I am overweight, plus size – or fat – really, I don’t mind either term because I know they are all true.  I find the word “fat” lacks a certain level of political correctness or politeness.  “Overweight” is the term the doctor uses when I visit and “plus size” is what fashion calls me.  But honestly – no matter which term is used – they all mean the same thing.

I look back on pictures from high school and think -“You thought you were fat then?!”  I didn’t know fat until now.  God, hindsight can be a biatch.  So what is the reason? I could sit here and write that I’ve had two children, I work a lot, there’s no time, etc.  Those can be contributing factors but they are NOT the root cause.

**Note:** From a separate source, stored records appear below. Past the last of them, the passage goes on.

<file path="config.mk">
export PLATFORM = sky130hd
export DESIGN_NAME = framed_packet_checksum_decoder_unit
export DESIGN_NICKNAME = d
export VERILOG_FILES = /design/src/fpcd_pkg.sv /design/src/fpcd_cfg.sv /design/src/fpcd_front.sv /design/src/fpcd_queue.sv /design/src/fpcd_back.sv /design/src/framed_packet_checksum_decoder_unit.sv
export SDC_FILE = /design/constraint.sdc
export NUM_CORES = 1
export LEC_CHECK = 0
export BUFFER_PORTS_ARGS = -buffer_cell sky130_fd_sc_hd__buf_2
export CAP_MARGIN = 20
export CORE_ASPECT_RATIO = 1.4
export CORE_MARGIN = 2
export CORE_UTILIZATION = 38
export CTS_BUF_LIST = sky130_fd_sc_hd__clkbuf_4 sky130_fd_sc_hd__clkbuf_8
export DETAILED_ROUTE_END_ITERATION = 10
export GPL_ROUTABILITY_DRIVEN = 0
export HOLD_SLACK_MARGIN = 0.1
export PLACE_DENSITY = 0.61
export RECOVER_POWER = 50
export SLEW_MARGIN = 25
export SYNTH_ARGS = -nofsm -noshare
export SYNTH_HDL_FRONTEND = slang
export SYNTH_HIERARCHICAL = 1
export SYNTH_SLANG_ARGS = --single-unit
</file>
<file path="constraint.sdc">
create_clock -name clk -period 5.8 [get_ports clk]
set_input_delay 0.29 -clock clk [delete_from_list [all_inputs] [get_ports clk]]
set_output_delay 0.29 -clock clk [all_outputs]
set_load 0.02 [all_outputs]
</file>
<file path="src/fpcd_pkg.sv">
// shared types and constants for the framed packet checksum decoder
// used by every module of the block; no dependencies
`timescale 1ns / 1ps

package fpcd_pkg;

  localparam logic [7:0] START_MARK = 8'h99;
  localparam logic [7:0] MIN_LENGTH = 8'd6;
  localparam int unsigned QUEUE_DEPTH = 4;
  localparam int unsigned CFG_ADDR_W = 6;
  localparam int unsigned CFG_DATA_W = 64;

  // register indexes, byte address is 8 times the index
  localparam logic [2:0] REG_FIRST_ID   = 3'd0;
  localparam logic [2:0] REG_FIRST_MSG  = 3'd1;
  localparam logic [2:0] REG_SECOND_ID  = 3'd2;
  localparam logic [2:0] REG_MASK_0     = 3'd3;
  localparam logic [2:0] REG_MASK_1     = 3'd4;
  localparam logic [2:0] REG_MASK_2     = 3'd5;
  localparam logic [2:0] REG_MASK_3     = 3'd6;

  typedef enum logic [1:0] {
    OP_PAYLOAD   = 2'd0,
    OP_HUNT      = 2'd1,
    OP_LENGTH    = 2'd2,
    OP_FRAME_END = 2'd3
  } op_t;

  typedef enum logic [2:0] {
    ST_OK         = 3'd0,
    ST_START      = 3'd1,
    ST_CHECKSUM   = 3'd2,
    ST_SENDER     = 3'd3,
    ST_FIRST_MSG  = 3'd4,
    ST_SECOND_MSG = 3'd5,
    ST_LENGTH     = 3'd6
  } status_t;

  // one classified item handed from front to back
  typedef struct packed {
    op_t        op;
    logic [7:0] data;
    logic [7:0] index;
    logic [7:0] src;
    logic [7:0] msg;
    logic       sum_ok;
  } rec_t;

  typedef struct packed {
    logic [7:0]       first_id;
    logic [7:0]       first_msg;
    logic [7:0]       second_id;
    logic [3:0][63:0] known_mask;
  } cfg_t;

endpackage

</file>
<file path="src/fpcd_cfg.sv">
// configuration register bank behind the apb-style port
// depends on fpcd_pkg
`timescale 1ns / 1ps

module fpcd_cfg (
  input  logic                              clk,
  input  logic                              rst,
  input  logic                              psel,
  input  logic                              penable,
  input  logic                              pwrite,
  input  logic [fpcd_pkg::CFG_ADDR_W-1:0]   paddr,
  input  logic [fpcd_pkg::CFG_DATA_W-1:0]   pwdata,
  output logic [fpcd_pkg::CFG_DATA_W-1:0]   prdata,
  output logic                              pready,
  output fpcd_pkg::cfg_t                    cfg
);

  logic       wr;
  logic [2:0] index;

  assign pready = 1'b1;
  assign wr     = psel && penable && pwrite;
  assign index  = paddr[5:3];

  always_ff @(posedge clk) begin
    if (rst) begin
      cfg.first_id   <= 8'd0;
      cfg.first_msg  <= 8'd0;
      cfg.second_id  <= 8'd1;
      cfg.known_mask <= '0;
    end else if (wr) begin
      unique case (index)
        fpcd_pkg::REG_FIRST_ID:  cfg.first_id      <= pwdata[7:0];
        fpcd_pkg::REG_FIRST_MSG: cfg.first_msg     <= pwdata[7:0];
        fpcd_pkg::REG_SECOND_ID: cfg.second_id     <= pwdata[7:0];
        fpcd_pkg::REG_MASK_0:    cfg.known_mask[0] <= pwdata;
        fpcd_pkg::REG_MASK_1:    cfg.known_mask[1] <= pwdata;
        fpcd_pkg::REG_MASK_2:    cfg.known_mask[2] <= pwdata;
        fpcd_pkg::REG_MASK_3:    cfg.known_mask[3] <= pwdata;
        default: ;
      endcase
    end
  end

  always_comb begin
    unique case (index)
      fpcd_pkg::REG_FIRST_ID:  prdata = {56'd0, cfg.first_id};
      fpcd_pkg::REG_FIRST_MSG: prdata = {56'd0, cfg.first_msg};
      fpcd_pkg::REG_SECOND_ID: prdata = {56'd0, cfg.second_id};
      fpcd_pkg::REG_MASK_0:    prdata = cfg.known_mask[0];
      fpcd_pkg::REG_MASK_1:    prdata = cfg.known_mask[1];
      fpcd_pkg::REG_MASK_2:    prdata = cfg.known_mask[2];
      fpcd_pkg::REG_MASK_3:    prdata = cfg.known_mask[3];
      default:                 prdata = '0;
    endcase
  end

endmodule

</file>
<file path="src/fpcd_front.sv">
// frame parser: tracks position and running sums, classifies each byte
// depends on fpcd_pkg; feeds fpcd_queue
`timescale 1ns / 1ps

module fpcd_front (
  input  logic            clk,
  input  logic            rst,
  input  logic            in_valid,
  output logic            in_ready,
  input  logic [7:0]      in_byte,
  input  logic            q_full,
  output logic            push,
  output fpcd_pkg::rec_t  push_rec
);

  logic [7:0] position, position_next;
  logic [7:0] frame_length, frame_length_next;
  logic [7:0] sender_held, sender_held_next;
  logic [7:0] message_held, message_held_next;
  logic [7:0] sum_a, sum_a_next;
  logic [7:0] sum_b, sum_b_next;
  logic [7:0] check_a, check_a_next;
  logic       accept;
  logic       emit;
  logic [8:0] pos_plus2;
  logic [7:0] acc_a;

  assign in_ready  = !q_full;
  assign accept    = in_valid && in_ready;
  assign push      = accept && emit;
  assign pos_plus2 = {1'b0, position} + 9'd2;
  assign acc_a     = sum_a + in_byte;

  always_comb begin
    position_next     = position;
    frame_length_next = frame_length;
    sender_held_next  = sender_held;
    message_held_next = message_held;
    sum_a_next        = sum_a;
    sum_b_next        = sum_b;
    check_a_next      = check_a;
    emit              = 1'b0;
    push_rec.op       = fpcd_pkg::OP_HUNT;
    push_rec.data     = in_byte;
    push_rec.index    = position - 8'd4;
    push_rec.src      = sender_held;
    push_rec.msg      = message_held;
    push_rec.sum_ok   = (sum_a == check_a) && (sum_b == in_byte);
    priority if (position == 8'd0) begin
      if (in_byte == fpcd_pkg::START_MARK) begin
        position_next = 8'd1;
      end else begin
        emit        = 1'b1;
        push_rec.op = fpcd_pkg::OP_HUNT;
      end
    end else if (position == 8'd1) begin
      frame_length_next = in_byte;
      if (in_byte < fpcd_pkg::MIN_LENGTH) begin
        sum_a_next    = 8'd0;
        sum_b_next    = 8'd0;
        position_next = 8'd0;
        emit          = 1'b1;
        push_rec.op   = fpcd_pkg::OP_LENGTH;
      end else begin
        // sums restart at zero, so both take the length byte
        sum_a_next    = in_byte;
        sum_b_next    = in_byte;
        position_next = 8'd2;
      end
    end else if (position == 8'd2 || position == 8'd3) begin
      if (position == 8'd2) sender_held_next = in_byte;
      else message_held_next = in_byte;
      sum_a_next    = acc_a;
      sum_b_next    = sum_b + acc_a;
      position_next = position + 8'd1;
    end else if (pos_plus2 < {1'b0, frame_length}) begin
      sum_a_next    = acc_a;
      sum_b_next    = sum_b + acc_a;
      position_next = position + 8'd1;
      emit          = 1'b1;
      push_rec.op   = fpcd_pkg::OP_PAYLOAD;
    end else if (pos_plus2 == {1'b0, frame_length}) begin
      check_a_next  = in_byte;
      position_next = position + 8'd1;
    end else begin
      position_next = 8'd0;
      emit          = 1'b1;
      push_rec.op   = fpcd_pkg::OP_FRAME_END;
    end
  end

  always_ff @(posedge clk) begin
    if (rst) begin
      position     <= 8'd0;
      frame_length <= 8'd0;
      sender_held  <= 8'd0;
      message_held <= 8'd0;
      sum_a        <= 8'd0;
      sum_b        <= 8'd0;
      check_a      <= 8'd0;
    end else if (accept) begin
      position     <= position_next;
      frame_length <= frame_length_next;
      sender_held  <= sender_held_next;
      message_held <= message_held_next;
      sum_a        <= sum_a_next;
      sum_b        <= sum_b_next;
      check_a      <= check_a_next;
    end
  end

endmodule

</file>
<file path="src/fpcd_queue.sv">
// short fifo of classified items between front and back
// depends on fpcd_pkg
`timescale 1ns / 1ps

module fpcd_queue #(
  parameter int unsigned DEPTH = fpcd_pkg::QUEUE_DEPTH
) (
  input  logic            clk,
  input  logic            rst,
  input  logic            push,
  input  fpcd_pkg::rec_t  push_rec,
  output logic            full,
  input  logic            pop,
  output logic            q_valid,
  output fpcd_pkg::rec_t  head_rec
);

  localparam int unsigned PTR_W = (DEPTH > 1) ? $clog2(DEPTH) : 1;
  localparam int unsigned CNT_W = $clog2(DEPTH + 1);

  fpcd_pkg::rec_t entries [DEPTH];
  logic [PTR_W-1:0] head, tail;
  logic [CNT_W-1:0] count;

  assign full     = (count == CNT_W'(DEPTH));
  assign q_valid  = (count != '0);
  assign head_rec = entries[head];

  always_ff @(posedge clk) begin
    if (push) entries[tail] <= push_rec;
  end

  always_ff @(posedge clk) begin
    if (rst) begin
      head  <= '0;
      tail  <= '0;
      count <= '0;
    end else begin
      if (push) tail <= (tail == PTR_W'(DEPTH - 1)) ? '0 : tail + 1'b1;
      if (pop) head <= (head == PTR_W'(DEPTH - 1)) ? '0 : head + 1'b1;
      if (push && !pop) count <= count + 1'b1;
      else if (pop && !push) count <= count - 1'b1;
    end
  end

endmodule

</file>
<file path="src/fpcd_back.sv">
// result stage: resolves frame status against the known ids and holds the output item
// depends on fpcd_pkg; fed by fpcd_queue and fpcd_cfg
`timescale 1ns / 1ps

module fpcd_back (
  input  logic            clk,
  input  logic            rst,
  input  logic            q_valid,
  input  fpcd_pkg::rec_t  head_rec,
  output logic            pop,
  input  fpcd_pkg::cfg_t  cfg,
  output logic            out_valid,
  input  logic            out_ready,
  output logic            kind,
  output logic [7:0]      data_byte,
  output logic [7:0]      byte_index,
  output logic [7:0]      source_id,
  output logic [7:0]      message_kind,
  output logic [2:0]      status
);

  fpcd_pkg::status_t end_status, status_next;
  logic              kind_next;
  logic [7:0]        data_next, index_next, src_next, msg_next;
  logic [63:0]       mask_word;
  logic              mask_bit;

  assign pop       = q_valid && (!out_valid || out_ready);
  assign mask_word = cfg.known_mask[head_rec.msg[7:6]];
  assign mask_bit  = mask_word[head_rec.msg[5:0]];

  always_comb begin
    priority if (!head_rec.sum_ok) begin
      end_status = fpcd_pkg::ST_CHECKSUM;
    end else if (head_rec.src == cfg.first_id) begin
      // first source wins when both ids match
      end_status = (head_rec.msg == cfg.first_msg) ? fpcd_pkg::ST_OK
                                                   : fpcd_pkg::ST_FIRST_MSG;
    end else if (head_rec.src == cfg.second_id) begin
      end_status = mask_bit ? fpcd_pkg::ST_OK : fpcd_pkg::ST_SECOND_MSG;
    end else begin
      end_status = fpcd_pkg::ST_SENDER;
    end
  end

  always_comb begin
    kind_next   = 1'b1;
    data_next   = 8'd0;
    index_next  = 8'd0;
    src_next    = 8'd0;
    msg_next    = 8'd0;
    status_next = fpcd_pkg::ST_OK;
    unique case (head_rec.op)
      fpcd_pkg::OP_PAYLOAD: begin
        kind_next  = 1'b0;
        data_next  = head_rec.data;
        index_next = head_rec.index;
        src_next   = head_rec.src;
        msg_next   = head_rec.msg;
      end
      fpcd_pkg::OP_HUNT:   status_next = fpcd_pkg::ST_START;
      fpcd_pkg::OP_LENGTH: status_next = fpcd_pkg::ST_LENGTH;
      fpcd_pkg::OP_FRAME_END: begin
        src_next    = head_rec.src;
        msg_next    = head_rec.msg;
        status_next = end_status;
      end
      default: ;
    endcase
  end

  always_ff @(posedge clk) begin
    if (rst) begin
      out_valid <= 1'b0;
    end else if (pop) begin
      out_valid <= 1'b1;
    end else if (out_ready) begin
      out_valid <= 1'b0;
    end
  end

  always_ff @(posedge clk) begin
    if (pop) begin
      kind         <= kind_next;
      data_byte    <= data_next;
      byte_index   <= index_next;
      source_id    <= src_next;
      message_kind <= msg_next;
      status       <= status_next;
    end
  end

endmodule

</file>
<file path="src/framed_packet_checksum_decoder_unit.sv">
// Frame decoder for a start-marked byte stream with two 8-bit running checksums.
// One byte is taken per clock whenever the internal queue has room. A result
// (payload byte or frame status) is written to the item queue at the edge that
// takes its byte and is loaded into the output register once that register is
// empty or its item is being taken. Results are held in the output register
// until taken, and the queue lets the parser keep accepting bytes meanwhile until
// its entries fill. Payload bytes are delivered as they arrive: drop them if the
// frame's closing status is not ok. Registers sit at byte address 8*index on a
// 64-bit apb-style port and should be written only while no frame is in flight.
// depends on fpcd_pkg, fpcd_cfg, fpcd_front, fpcd_queue, fpcd_back
`timescale 1ns / 1ps

module framed_packet_checksum_decoder_unit #(
  parameter int unsigned QUEUE_DEPTH = fpcd_pkg::QUEUE_DEPTH
) (
  input  logic                              clk,
  input  logic                              rst,
  input  logic                              psel,
  input  logic                              penable,
  input  logic                              pwrite,
  input  logic [fpcd_pkg::CFG_ADDR_W-1:0]   paddr,
  input  logic [fpcd_pkg::CFG_DATA_W-1:0]   pwdata,
  output logic [fpcd_pkg::CFG_DATA_W-1:0]   prdata,
  output logic                              pready,
  input  logic                              in_valid,
  output logic                              in_ready,
  input  logic [7:0]                        in_byte,
  output logic                              out_valid,
  input  logic                              out_ready,
  output logic                              kind,
  output logic [7:0]                        data_byte,
  output logic [7:0]                        byte_index,
  output logic [7:0]                        source_id,
  output logic [7:0]                        message_kind,
  output logic [2:0]                        status
);

  fpcd_pkg::cfg_t cfg;
  fpcd_pkg::rec_t push_rec, head_rec;
  logic           push, pop, q_full, q_valid;

  fpcd_cfg u_cfg (
    .clk     (clk),
    .rst     (rst),
    .psel    (psel),
    .penable (penable),
    .pwrite  (pwrite),
    .paddr   (paddr),
    .pwdata  (pwdata),
    .prdata  (prdata),
    .pready  (pready),
    .cfg     (cfg)
  );

  fpcd_front u_front (
    .clk      (clk),
    .rst      (rst),
    .in_valid (in_valid),
    .in_ready (in_ready),
    .in_byte  (in_byte),
    .q_full   (q_full),
    .push     (push),
    .push_rec (push_rec)
  );

  fpcd_queue #(
    .DEPTH (QUEUE_DEPTH)
  ) u_queue (
    .clk      (clk),
    .rst      (rst),
    .push     (push),
    .push_rec (push_rec),
    .full     (q_full),
    .pop      (pop),
    .q_valid  (q_valid),
    .head_rec (head_rec)
  );

  fpcd_back u_back (
    .clk          (clk),
    .rst          (rst),
    .q_valid      (q_valid),
    .head_rec     (head_rec),
    .pop          (pop),
    .cfg          (cfg),
    .out_valid    (out_valid),
    .out_ready    (out_ready),
    .kind         (kind),
    .data_byte    (data_byte),
    .byte_index   (byte_index),
    .source_id    (source_id),
    .message_kind (message_kind),
    .status       (status)
  );

endmodule

</file>
==> results of run 1 <==
## logic make-up (layout without fill, tap and decap cells)
logic type,count (synthesis),count (layout),synth area share
AND/OR/NAND/NOR,649,649,0.142
buffers and inverters,220,469,0.0481
flip-flops,522,522,0.458
XOR/XNOR,59,59,0.0194
AO/OA/AOI/OAI,318,318,0.0894
adder cells (fa/ha/maj),41,41,0.0201
multiplexers,477,477,0.223
other,1,2,0.000141
## through the flow
| stage | worst slack, ps | area, sq um | cells | total power [mW] |
|---|---|---|---|---|
| 2_1_floorplan | 1050 | 26700 | 2287 | 6.07 |
| 3_3_place_gp | 1290 | 27800 | 3237 | 6.83 |
| 3_5_place_dp | 1240 | 27800 | 3237 | 6.88 |
| 4_1_cts | 1150 | 30400 | 3464 | 10.4 |
| 5_1_grt | 609 | 30300 | 3465 | 10.6 |
| 6_report | 1040 | 30300 | 3465 | 10.2 |
## how the worst max path moves through the flow
stage                             start                to  slack (ps)
global route                        rst     u_cfg/cfg[68]         610
global placement    u_front/position[1]  u_queue/count[2]        1290
CTS                 u_front/position[1]  u_queue/count[2]        1150
detailed placement  u_front/position[1]  u_queue/count[2]        1240
finish                              rst     u_cfg/cfg[68]        1040
floorplan              u_queue/count[0]  u_queue/count[2]        1050
## state kept, by name, summed over array words and instances, names as in the netlist, named ones only
signal,flops
u_back/out_valid,1
u_front/sum_b,8
u_back/byte_index,8
u_queue/head,2
u_front/sum_a,8
u_queue/entries,140
u_front/message_held,8
u_front/sender_held,8
u_queue/tail,2
u_back/data_byte,8
u_back/message_kind,8
u_queue/count,3
u_front/position,8
u_cfg/cfg,280
u_back/status,3
u_front/frame_length,8
u_front/check_a,8
u_back/source_id,8
u_back/kind,1
## report_power, final
part           switching [mW]  internal, mW  total [mW]
Sequential              0.131          4.09        4.22
Combinational            1.69         0.885        2.58
Clock                    1.54          1.88        3.42
## critical path: stages
cell           delay (ps)
dlygate4sd3_1         520
clkbuf_2             1850
clkbuf_1             1860
nand2b_1              470
mux2i_1               140
## timing repair
action	in CTS	in global routing
resized for setup	0	0
hold endpoints to repair	329	0
buffers inserted	0	0
hold buffers	72	0
## cell type report
type                            instances  area (sq um)
Tap cell                              928          1160
Sequential cell                       522         12200
Clock buffer                          137          1670
Multi-Input combinational cell       1545         13200
Timing Repair Buffer                  280          1780
Clock inverter                         18           160
Inverter                               34           128
Antenna cell                            1          2.50
Fill cell                            6606         39000
## cell usage after synthesis (17+ instances only)
master       n  share of area
nor2b_1     27         0.0063
dfxtp_1    346           0.26
o21ai_0     28         0.0053
nand2b_1   348          0.082
ha_1        38          0.018
xor2_1      30         0.0099
edfxtp_1   176           0.20
mux2i_1    376           0.14
mux4_2      86          0.073
a22oi_1     17         0.0048
buf_4       33         0.0093
inv_1       34         0.0048
xnor2_1     29         0.0095
a22o_1      61          0.020
nand3_1     48         0.0090
o2bb2ai_1   56          0.018
nand2_1     73          0.010
a21oi_1     65          0.012
nor2_1      46         0.0065
and2_1      25         0.0059
clkbuf_1    81          0.011
buf_2       38         0.0071
## per-layer routing
layer	wire, um	GRT usage
met5	0	0
met4	2150	0.0720
met3	3200	0.0303
met2	39200	0.374
met1	31300	0.245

I have racked my brain and beat myself up thinking the root cause of all this was laziness.   But I am an overachiever and laziness is not in the job description.  That being said, the only thing I have not been able to overachieve at is taking care of myself.  I have fought, clawed, stomped my feet and tried SO hard to point my overachieving inward.  It never worked.

Over the past 10 years, I have done everything in my power to avoid paying attention to my body and health.  I will throw myself into fixing any issue that will keep me from turning the bright light of physical self-awareness on myself.  Guess what – it’s not a coincidence that during this period – I gained close to 100lbs.

I am writing this because there at least one woman reading this – beating herself up – self shaming – swearing she’s not lazy – putting herself last on the fix it list. 

That last piece is key.  Why do we always put ourselves last on the list?

I was forced to give this question a lot of thought over the past year.  Partially, because I have been surrounded by strong women and an amazing husband who kept insisting I “put on my oxygen mask first.”  But mainly because I’ve grown sick of feeling like crap.  I’m sick of not being in pictures because I hate the way I look.  I’m sick of being limited by my weight.  I’m sick of being last on the list. 

Now here’s the most important part – I put myself at the bottom so it is up to me to rewrite it.   I can’t blame other people or circumstances for the order of the list. I am the keeper of my list. 

Many people are intimidated or overwhelmed by that statement.  But it can also be empowering because it applies to so much!

I’ve started to ask for what I need to take care of myself.  Re-framing the act of self-care to a prioritized item instead of an afterthought.  Every day – I remind myself that I control the list and want to be placed at the top.  Also, it’s no longer about being skinny – it’s about caring for myself so I can enjoy as many days of this life as possible.  I’ve started making positive life changes – integrating small but impactful changes – and you can, too.

Whether you’re 100lbs or 400lbs – Write your priority list down today.  Put yourself at the top in all caps!